更年期からの対策がおススメ!女性の「骨粗しょう症」

 骨粗しょう症は「骨強度の低下を特徴とし、骨折のリスクが増大しやすくなる疾患」です。骨密度(骨の単位面積当たりの骨塩量)が低下したり、骨質が悪くなって骨強度が低下すると、転倒やくしゃみなどの衝撃で骨折しやすくなってしまいます。

 国内ではその病人数(腰椎又は大腿骨頸部で起こった骨粗しょう症)は男性300万人、女性980万人と推定され、特に女性では閉経後に急激に骨密度が下がるため50代以降に発症しやすく、年齢と共にその発生率は著しく増加していきます。

骨粗しょう症のメカニズム

①骨の新陳代謝のバランスが崩れる

 人の体内では、生まれてから生涯にわたって、骨吸収(破骨細胞による古い骨の吸収)と骨形成(骨芽細胞による新しい骨の補充)を図のように繰り返しますが、一連の骨の新陳代謝機構を骨リモデリングと呼びます。正常に骨リモデリングが行われている時は、骨吸収されると同じだけ骨形成が起こり、新しい骨が補充されますが、加齢や閉経などで骨リモデリングのバランスが崩れると骨量が減少し、強度を保てなくなっていきます。特に閉経後の女性では、骨を吸収する破骨細胞の働きを抑制してくれるエストロゲンの分泌が減るため、急激に骨の量が減少してしまい、骨粗しょう症のリスクが高くなるとされています。

②骨の新陳代謝の頻度が異常亢進する

 骨形成で新しく補充された骨は、その後さらに石灰化が進んでいく事で、徐々に強度が上がっていきます。しかし甲状腺機能の亢進や自己免疫疾患などで長期のステロイド治療を行っている場合などは、破骨細胞の機能が増強され骨リモデリングの頻度が亢進することで、石灰化が不十分で強度が上がらないまま新しい骨に代謝されてしまい、骨粗しょう症が進行していきます。

③運動や食事などの生活習慣に関わる原因

 骨は約70%がリン酸カルシウム、残り30%がコラーゲンからなりますが、骨の原料となるカルシウムや、骨の代謝に関わるビタミンDなどが不足すると骨粗しょう症の原因となります。
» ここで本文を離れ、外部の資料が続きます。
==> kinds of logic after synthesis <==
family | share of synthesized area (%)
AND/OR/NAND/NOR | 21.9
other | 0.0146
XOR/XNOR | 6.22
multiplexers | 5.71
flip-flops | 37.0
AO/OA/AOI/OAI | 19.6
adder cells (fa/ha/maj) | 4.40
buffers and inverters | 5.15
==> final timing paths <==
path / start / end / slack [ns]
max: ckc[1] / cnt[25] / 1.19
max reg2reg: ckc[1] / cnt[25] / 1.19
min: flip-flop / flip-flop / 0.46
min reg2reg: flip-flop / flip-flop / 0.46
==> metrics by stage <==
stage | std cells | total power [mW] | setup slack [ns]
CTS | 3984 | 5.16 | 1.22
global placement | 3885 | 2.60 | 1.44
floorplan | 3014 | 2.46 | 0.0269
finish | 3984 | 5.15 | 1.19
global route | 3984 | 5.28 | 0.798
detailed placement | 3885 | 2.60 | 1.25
`config.mk`:
```
export PLATFORM = sky130hd
export DESIGN_NAME = pmt_timer
export DESIGN_NICKNAME = d
export VERILOG_FILES = /design/src/hw/pmt_pkg.sv /design/src/hw/pmt_timer.sv /design/src/hw/pmt_prescale.sv /design/src/hw/pmt_postscale.sv
export VERILOG_INCLUDE_DIRS = /design/src /design/src/hw
export SDC_FILE = /design/constraint.sdc
export NUM_CORES = 1
export LEC_CHECK = 0
export ABC_AREA = 1
export CELL_PAD_IN_SITES_DETAIL_PLACEMENT = 1
export CELL_PAD_IN_SITES_GLOBAL_PLACEMENT = 2
export CORE_ASPECT_RATIO = 1.5
export CORE_MARGIN = 3
export CORE_UTILIZATION = 33
export DETAILED_ROUTE_END_ITERATION = 7
export DONT_BUFFER_PORTS = 1
export GPL_ROUTABILITY_DRIVEN = 0
export PLACE_DENSITY_LB_ADDON = 0.15
export SLEW_MARGIN = 10
export SYNTH_ARGS = -nofsm -noshare
export SYNTH_HDL_FRONTEND = slang
export SYNTH_SLANG_ARGS = --single-unit
export TNS_END_PERCENT = 10
```
`constraint.sdc`:
```
create_clock -name core_clk -period 1.7 [get_ports core_clk]
set_clock_uncertainty 0.1 [all_clocks]
set_input_delay 0.34 -clock core_clk [delete_from_list [all_inputs] [get_ports core_clk]]
set_output_delay 0.34 -clock core_clk [all_outputs]
set_load 0.01 [all_outputs]
```
`src/hw/pmt_cfg.svh`:
```
// Register offsets, field positions, reset values and timing counts of the period match timer.
`ifndef PMT_CFG_SVH
`define PMT_CFG_SVH

// Byte offsets of the registers on the register bus.
`define PMT_OFF_CTRL 8'h00
`define PMT_OFF_PERIOD 8'h04
`define PMT_OFF_COUNT 8'h08
`define PMT_OFF_STATUS 8'h0c
`define PMT_OFF_MASK 8'h10

// Control register field positions.
`define PMT_POST_MSB 6
`define PMT_POST_LSB 3
`define PMT_RUN_BIT 2
`define PMT_PRE_MSB 1
`define PMT_PRE_LSB 0
`define PMT_CTRL_MASK 8'h7f

// Reset values.
`define PMT_CTRL_RST 8'h00
`define PMT_PERIOD_RST 8'hff
`define PMT_COUNT_RST 8'h00

// Status and mask bit of the match interrupt.
`define PMT_FLAG_BIT 0

// Instruction clock is the core clock divided by four.
`define PMT_INSTR_LAST 2'h3

// Prescaler terminal counts for divide by 1, 4 and 16.
`define PMT_PRE_LAST1 4'h0
`define PMT_PRE_LAST4 4'h3
`define PMT_PRE_LAST16 4'hf

// AXI responses.
`define PMT_RESP_OKAY 2'h0
`define PMT_RESP_SLVERR 2'h2

`endif

```
`src/hw/pmt_pkg.sv`:
```
// Types and the shared address decode of the period match timer.
`include "pmt_cfg.svh"
`default_nettype none
package pmt_pkg;
	// One byte of timer state.
	typedef logic [7:0] pmt_byte_t;
	// Register selected by a bus address.
	typedef enum logic [2:0] {
		PMT_SEL_CTRL,
		PMT_SEL_PERIOD,
		PMT_SEL_COUNT,
		PMT_SEL_STATUS,
		PMT_SEL_MASK,
		PMT_SEL_NONE
	} pmt_reg_e;

	// Decodes a byte address into a register select; used by read and write paths.
	function automatic pmt_reg_e pmt_decode(input logic [7:0] addr);
		pmt_reg_e sel;
		sel = PMT_SEL_NONE;
		case (addr)
			`PMT_OFF_CTRL: sel = PMT_SEL_CTRL;
			`PMT_OFF_PERIOD: sel = PMT_SEL_PERIOD;
			`PMT_OFF_COUNT: sel = PMT_SEL_COUNT;
			`PMT_OFF_STATUS: sel = PMT_SEL_STATUS;
			`PMT_OFF_MASK: sel = PMT_SEL_MASK;
			default: sel = PMT_SEL_NONE;
		endcase
		return sel;
	endfunction
endpackage
`default_nettype wire

```
`src/hw/pmt_timer.sv`:
```
// Period match timer with AXI4-Lite registers and a masked interrupt.
//
// Our own choices: the register addresses and the AXI4-Lite register port.
`include "pmt_cfg.svh"
`default_nettype none
module pmt_timer (
	input wire logic core_clk,
	input wire logic resetn,
	// AXI4-Lite write address channel.
	input wire logic [7:0] s_axi_awaddr,
	input wire logic s_axi_awvalid,
	output logic s_axi_awready,
	// AXI4-Lite write data channel.
	input wire logic [31:0] s_axi_wdata,
	input wire logic [3:0] s_axi_wstrb,
	input wire logic s_axi_wvalid,
	output logic s_axi_wready,
	// AXI4-Lite write response channel.
	output logic [1:0] s_axi_bresp,
	output logic s_axi_bvalid,
	input wire logic s_axi_bready,
	// AXI4-Lite read address channel.
	input wire logic [7:0] s_axi_araddr,
	input wire logic s_axi_arvalid,
	output logic s_axi_arready,
	// AXI4-Lite read data channel.
	output logic [31:0] s_axi_rdata,
	output logic [1:0] s_axi_rresp,
	output logic s_axi_rvalid,
	input wire logic s_axi_rready,
	// Level interrupt request.
	output logic irq
);

	////////////////////////////////////////////////////////////////////////////////
	// Declarations.

	logic awready_q; // Write address slot free.
	logic wready_q; // Write data slot free.
	logic aw_held_q; // A write address has been taken.
	logic w_held_q; // Write data have been taken.
	logic [7:0] awaddr_q; // Held write address.
	logic [31:0] wdata_q; // Held write data.
	logic [3:0] wstrb_q; // Held write strobes.
	logic bvalid_q; // Write response pending.
	logic [1:0] bresp_q; // Write response code.
	logic arready_q; // Read address slot free.
	logic rvalid_q; // Read data pending.
	logic [31:0] rdata_q; // Read data word.
	logic [1:0] rresp_q; // Read response code.
	logic irq_q; // Registered interrupt request.

	pmt_pkg::pmt_byte_t ctrl_q; // Control register, bit 7 stays zero.
	pmt_pkg::pmt_byte_t period_q; // Period match value.
	pmt_pkg::pmt_byte_t count_q; // Running count.
	logic flag_q; // Sticky match interrupt flag.
	logic enable_q; // Match interrupt enable.
	logic [1:0] instr_q; // Core clock to instruction clock divider.

	logic wr_go; // One-cycle pulse that performs a write.
	pmt_pkg::pmt_reg_e wr_sel; // Register addressed by the write.
	logic wr_lane0; // Byte lane 0 is enabled.
	logic wr_ctrl; // Control register written this cycle.
	logic wr_period; // Period register written this cycle.
	logic wr_count; // Count register written this cycle.
	logic wr_status; // Status register written this cycle.
	logic wr_mask; // Mask register written this cycle.
	logic instr_tick; // One pulse per instruction clock.
	logic run_tick; // Instruction tick while the timer runs.
	logic pre_tick; // Raw prescaler output, before the write gate.
	logic inc; // Prescaled count increment.
	logic match; // Increment that finds count equal to period.
	logic post_evt; // Postscaler output event.
	logic scaler_clr; // Clears prescaler and postscaler.
	pmt_pkg::pmt_reg_e rd_sel; // Register addressed by the read.
	pmt_pkg::pmt_byte_t rd_byte; // Byte returned by the read.

	////////////////////////////////////////////////////////////////////////////////
	// Bus outputs come straight from flip-flops.

	assign s_axi_awready = awready_q;
	assign s_axi_wready = wready_q;
	assign s_axi_bvalid = bvalid_q;
	assign s_axi_bresp = bresp_q;
	assign s_axi_arready = arready_q;
	assign s_axi_rvalid = rvalid_q;
	assign s_axi_rdata = rdata_q;
	assign s_axi_rresp = rresp_q;
	assign irq = irq_q;

	////////////////////////////////////////////////////////////////////////////////
	// Write path.

	// Address and data are taken in either order; each slot closes until the response.
	always_ff @(posedge core_clk or negedge resetn) begin
		if (!resetn) begin
			awready_q <= 1'b1;
			aw_held_q <= 1'b0;
			awaddr_q <= 8'h00;
		end else if (s_axi_awvalid && awready_q) begin
			awready_q <= 1'b0;
			aw_held_q <= 1'b1;
			awaddr_q <= s_axi_awaddr;
		end else if (bvalid_q && s_axi_bready) begin
			// Reopen only once the response is gone, so one write is under way.
			awready_q <= 1'b1;
			aw_held_q <= 1'b0;
		end
	end

	// Write data slot works like the address slot.
	always_ff @(posedge core_clk or negedge resetn) begin
		if (!resetn) begin
			wready_q <= 1'b1;
			w_held_q <= 1'b0;
			wdata_q <= 32'h0000_0000;
			wstrb_q <= 4'h0;
		end else if (s_axi_wvalid && wready_q) begin
			wready_q <= 1'b0;
			w_held_q <= 1'b1;
			wdata_q <= s_axi_wdata;
			wstrb_q <= s_axi_wstrb;
		end else if (bvalid_q && s_axi_bready) begin
			wready_q <= 1'b1;
			w_held_q <= 1'b0;
		end
	end

	// The write acts in the one cycle where both halves are held and no response waits.
	assign wr_go = aw_held_q && w_held_q && !bvalid_q;
	assign wr_sel = pmt_pkg::pmt_decode(awaddr_q);
	// All registers are one byte wide, so only lane 0 carries a write.
	assign wr_lane0 = wr_go && wstrb_q[0];
	assign wr_ctrl = wr_lane0 && (wr_sel == pmt_pkg::PMT_SEL_CTRL);
	assign wr_period = wr_lane0 && (wr_sel == pmt_pkg::PMT_SEL_PERIOD);
	assign wr_count = wr_lane0 && (wr_sel == pmt_pkg::PMT_SEL_COUNT);
	assign wr_status = wr_lane0 && (wr_sel == pmt_pkg::PMT_SEL_STATUS);
	assign wr_mask = wr_lane0 && (wr_sel == pmt_pkg::PMT_SEL_MASK);

	// Response follows the write by one cycle; an unmapped address answers SLVERR.
	always_ff @(posedge core_clk or negedge resetn) begin
		if (!resetn) begin
			bvalid_q <= 1'b0;
			bresp_q <= `PMT_RESP_OKAY;
		end else if (wr_go) begin
			bvalid_q <= 1'b1;
			bresp_q <= (wr_sel == pmt_pkg::PMT_SEL_NONE) ? `PMT_RESP_SLVERR : `PMT_RESP_OKAY;
		end else if (s_axi_bready) begin
			bvalid_q <= 1'b0;
		end
	end

	////////////////////////////////////////////////////////////////////////////////
	// Read path.

	// Read mux; unused high bits and reserved bits read as zero.
	always_comb begin
		rd_sel = pmt_pkg::pmt_decode(s_axi_araddr);
		case (rd_sel)
			pmt_pkg::PMT_SEL_CTRL: rd_byte = ctrl_q & `PMT_CTRL_MASK;
			pmt_pkg::PMT_SEL_PERIOD: rd_byte = period_q;
			pmt_pkg::PMT_SEL_COUNT: rd_byte = count_q;
			pmt_pkg::PMT_SEL_STATUS: rd_byte = {7'h00, flag_q};
			pmt_pkg::PMT_SEL_MASK: rd_byte = {7'h00, enable_q};
			default: rd_byte = 8'h00;
		endcase
	end

	// The address is taken, the data follow one cycle later and stand until rready.
	always_ff @(posedge core_clk or negedge resetn) begin
		if (!resetn) begin
			arready_q <= 1'b1;
			rvalid_q <= 1'b0;
			rdata_q <= 32'h0000_0000;
			rresp_q <= `PMT_RESP_OKAY;
		end else if (s_axi_arvalid && arready_q) begin
			arready_q <= 1'b0;
			rvalid_q <= 1'b1;
			rdata_q <= {24'h00_0000, rd_byte};
			rresp_q <= (rd_sel == pmt_pkg::PMT_SEL_NONE) ? `PMT_RESP_SLVERR : `PMT_RESP_OKAY;
		end else if (rvalid_q && s_axi_rready) begin
			rvalid_q <= 1'b0;
			arready_q <= 1'b1;
		end
	end

	////////////////////////////////////////////////////////////////////////////////
	// Registers written by software.

	// Control register; bit 7 is never stored.
	always_ff @(posedge core_clk or negedge resetn) begin
		if (!resetn) begin
			ctrl_q <= `PMT_CTRL_RST;
		end else if (wr_ctrl) begin
			ctrl_q <= wdata_q[7:0] & `PMT_CTRL_MASK;
		end
	end

	// Period register, reset to all ones so a fresh timer runs the full range.
	always_ff @(posedge core_clk or negedge resetn) begin
		if (!resetn) begin
			period_q <= `PMT_PERIOD_RST;
		end else if (wr_period) begin
			period_q <= wdata_q[7:0];
		end
	end

	// Interrupt enable bit.
	always_ff @(posedge core_clk or negedge resetn) begin
		if (!resetn) begin
			enable_q <= 1'b0;
		end else if (wr_mask) begin
			enable_q <= wdata_q[`PMT_FLAG_BIT];
		end
	end

	////////////////////////////////////////////////////////////////////////////////
	// Counting chain.

	// Free-running divider that makes the instruction clock tick.
	always_ff @(posedge core_clk or negedge resetn) begin
		if (!resetn) begin
			instr_q <= 2'h0;
		end else begin
			instr_q <= instr_q + 2'h1;
		end
	end

	assign instr_tick = (instr_q == `PMT_INSTR_LAST);
	// A stopped timer feeds no ticks to the prescaler, so it freezes too.
	assign run_tick = instr_tick && ctrl_q[`PMT_RUN_BIT];
	// Writes to count or control restart the hidden scalers.
	assign scaler_clr = wr_count || wr_ctrl;

	pmt_prescale u_prescale (
		.core_clk(core_clk),
		.resetn(resetn),
		.tick_in(run_tick),
		.clear(scaler_clr),
		.select(ctrl_q[`PMT_PRE_MSB:`PMT_PRE_LSB]),
		.tick_out(pre_tick)
	);

	// A scaler-clearing write drops the tick that it meets, so a control write keeps the count.
	assign inc = pre_tick && !scaler_clr;

	// The comparison runs continuously; it acts on the increment that finds equality.
	assign match = inc && (count_q == period_q);

	// Count register; a software write wins over an increment in the same cycle.
	always_ff @(posedge core_clk or negedge resetn) begin
		if (!resetn) begin
			count_q <= `PMT_COUNT_RST;
		end else if (wr_count) begin
			count_q <= wdata_q[7:0];
		end else if (match) begin
			count_q <= `PMT_COUNT_RST;
		end else if (inc) begin
			count_q <= count_q + 8'h01;
		end
	end

	pmt_postscale u_postscale (
		.core_clk(core_clk),
		.resetn(resetn),
		.match_in(match && !scaler_clr),
		.clear(scaler_clr),
		.select(ctrl_q[`PMT_POST_MSB:`PMT_POST_LSB]),
		.event_out(post_evt)
	);

	////////////////////////////////////////////////////////////////////////////////
	// Interrupt.

	// Sticky flag, cleared by writing one; a new event in the same cycle wins.
	always_ff @(posedge core_clk or negedge resetn) begin
		if (!resetn) begin
			flag_q <= 1'b0;
		end else if (post_evt) begin
			flag_q <= 1'b1;
		end else if (wr_status && wdata_q[`PMT_FLAG_BIT]) begin
			flag_q <= 1'b0;
		end
	end

	// Request rises one cycle after the flag and its enable are both set, and falls one cycle after either clears.
	always_ff @(posedge core_clk or negedge resetn) begin
		if (!resetn) begin
			irq_q <= 1'b0;
		end else begin
			irq_q <= flag_q && enable_q;
		end
	end
endmodule
`default_nettype wire

```
`src/hw/pmt_prescale.sv`:
```
// Prescaler that divides the instruction tick by 1, 4 or 16.
`include "pmt_cfg.svh"
`default_nettype none
module pmt_prescale (
	input wire logic core_clk,
	input wire logic resetn,
	input wire logic tick_in,
	input wire logic clear,
	input wire logic [1:0] select,
	output logic tick_out
);
	// Hidden divider state; software can neither read nor write it.
	logic [3:0] cnt_q;
	// Terminal count chosen by the select code.
	logic [3:0] last;

	// Code 00 divides by 1, 01 by 4, and 1x by 16.
	always_comb begin
		case (select)
			2'h0: last = `PMT_PRE_LAST1;
			2'h1: last = `PMT_PRE_LAST4;
			default: last = `PMT_PRE_LAST16;
		endcase
	end

	// The output pulses on the tick that closes a full division.
	assign tick_out = tick_in && (cnt_q >= last);

	// Counter wraps at the terminal count; a clear restarts the division.
	always_ff @(posedge core_clk or negedge resetn) begin
		if (!resetn) begin
			cnt_q <= 4'h0;
		end else if (clear) begin
			cnt_q <= 4'h0;
		end else if (tick_in) begin
			cnt_q <= (cnt_q >= last) ? 4'h0 : cnt_q + 4'h1;
		end
	end
endmodule
`default_nettype wire

```
`src/hw/pmt_postscale.sv`:
```
// Postscaler that turns every n-th period match into one output event.
`default_nettype none
module pmt_postscale (
	input wire logic core_clk,
	input wire logic resetn,
	input wire logic match_in,
	input wire logic clear,
	input wire logic [3:0] select,
	output logic event_out
);
	// Hidden match counter.
	logic [3:0] cnt_q;

	// The event fires on the match that makes select plus one matches.
	assign event_out = match_in && (cnt_q >= select);

	// Each match advances the counter; the event restarts it.
	always_ff @(posedge core_clk or negedge resetn) begin
		if (!resetn) begin
			cnt_q <= 4'h0;
		end else if (clear) begin
			cnt_q <= 4'h0;
		end else if (match_in) begin
			cnt_q <= (cnt_q >= select) ? 4'h0 : cnt_q + 4'h1;
		end
	end
endmodule
`default_nettype wire

```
調査によるとカルシウムの平均摂取量とビタミンDの血中濃度は平均的に不足しているといわれています。年齢を重ねることで筋力が低下し、外出が減ることでさらにビタミンDの血中濃度が低下しやすく、運動量が減って骨に負荷がかからないと骨が弱くなっていく一因になります。

骨粗しょう症の治療・対策

 医療機関では骨粗しょう症の治療薬として、骨吸収を防ぐお薬、活性型ビタミンD剤、エストロゲンを調整するSERM,半年に1回の注射で治療を行うデノスマブという新薬などもが使われています。骨密度の低下が大きい場合には、このようなお薬で失われた骨密度を取り戻すために必要になってきますが、骨蜜度を維持するよりも、失われた密度を取り戻すのはかなり難しく、女性の場合は更年期前ぐらいから対策を始めておくことが効果的です。骨量は20歳くらいでピークとなり、40代くらいまで維持され、その後徐々に減少していきますが、若年期の最大骨量が高いほど、年齢を重ねて骨が減少しても骨粗しょう症になるまでの期間が長くなるので、将来の骨粗鬆予防に役立つと言われています。40代までの間にミネラルやアミノ酸をバランスよく取り適度に運動を続けていると、骨粗鬆になるリスクを下げることが出来ます。

漢方薬が骨粗しょう症にお役に立てる事

 更年期にホルモンのバランスの変化から、急激に骨粗しょう症が進みやすいことから、漢方薬の「腎虚」に良いと言われる処方は、骨粗しょう症の進行を遅らせるのに役に立つと考えられます。「腎」とは西洋医学で言う、腎臓ではなく、泌尿器系、生殖器系を指しています。要するに老化に伴う衰えに関係しているのが、漢方で言うところの「腎」になります。ですから更年期から腎虚に良いと言われる漢方薬を飲んでいくと、ホルモンの急激な変化を和らげてくれます。骨粗しょう症はエストロゲンが深く関与して進行速度が速くなっていきますので、腎を補う漢方薬を更年期頃から服用していくと、骨粗しょう症や老化に関わる症状を和らげてくれます。

 また、漢方薬原料の「反鼻」という生薬は滋養強壮はもちろん、身体や骨を作っていくアミノ酸、カルシウムなどの栄養素が豊富に含まれています。実験によると、反鼻を含む漢方薬が骨粗しょう症の改善に効果が出ていることが実証されています。ホルモン剤を投与されたラットと比べてそん色なく骨粗しょう症を改善していたという事です。

 骨粗しょう症、またそれに伴う骨折は生活機能、QOLを大きく低下させるため、高齢化が進む現代では、是非対策をしていきたい病気です。閉経後の骨量の低下の予防をし、出来るだけ早いうちから維持することをお薦めします。

 更年期が近づいたら、少しずつ腎を補う反鼻を含む漢方薬を取り入れていただくと、骨粗しょう症の予防になるだけでなく、老化を遅らせるお手伝いもできます。さらに美容の面でも効果が期待できます。更年期後の豊かな人生のために、是非漢方薬をお役立てください。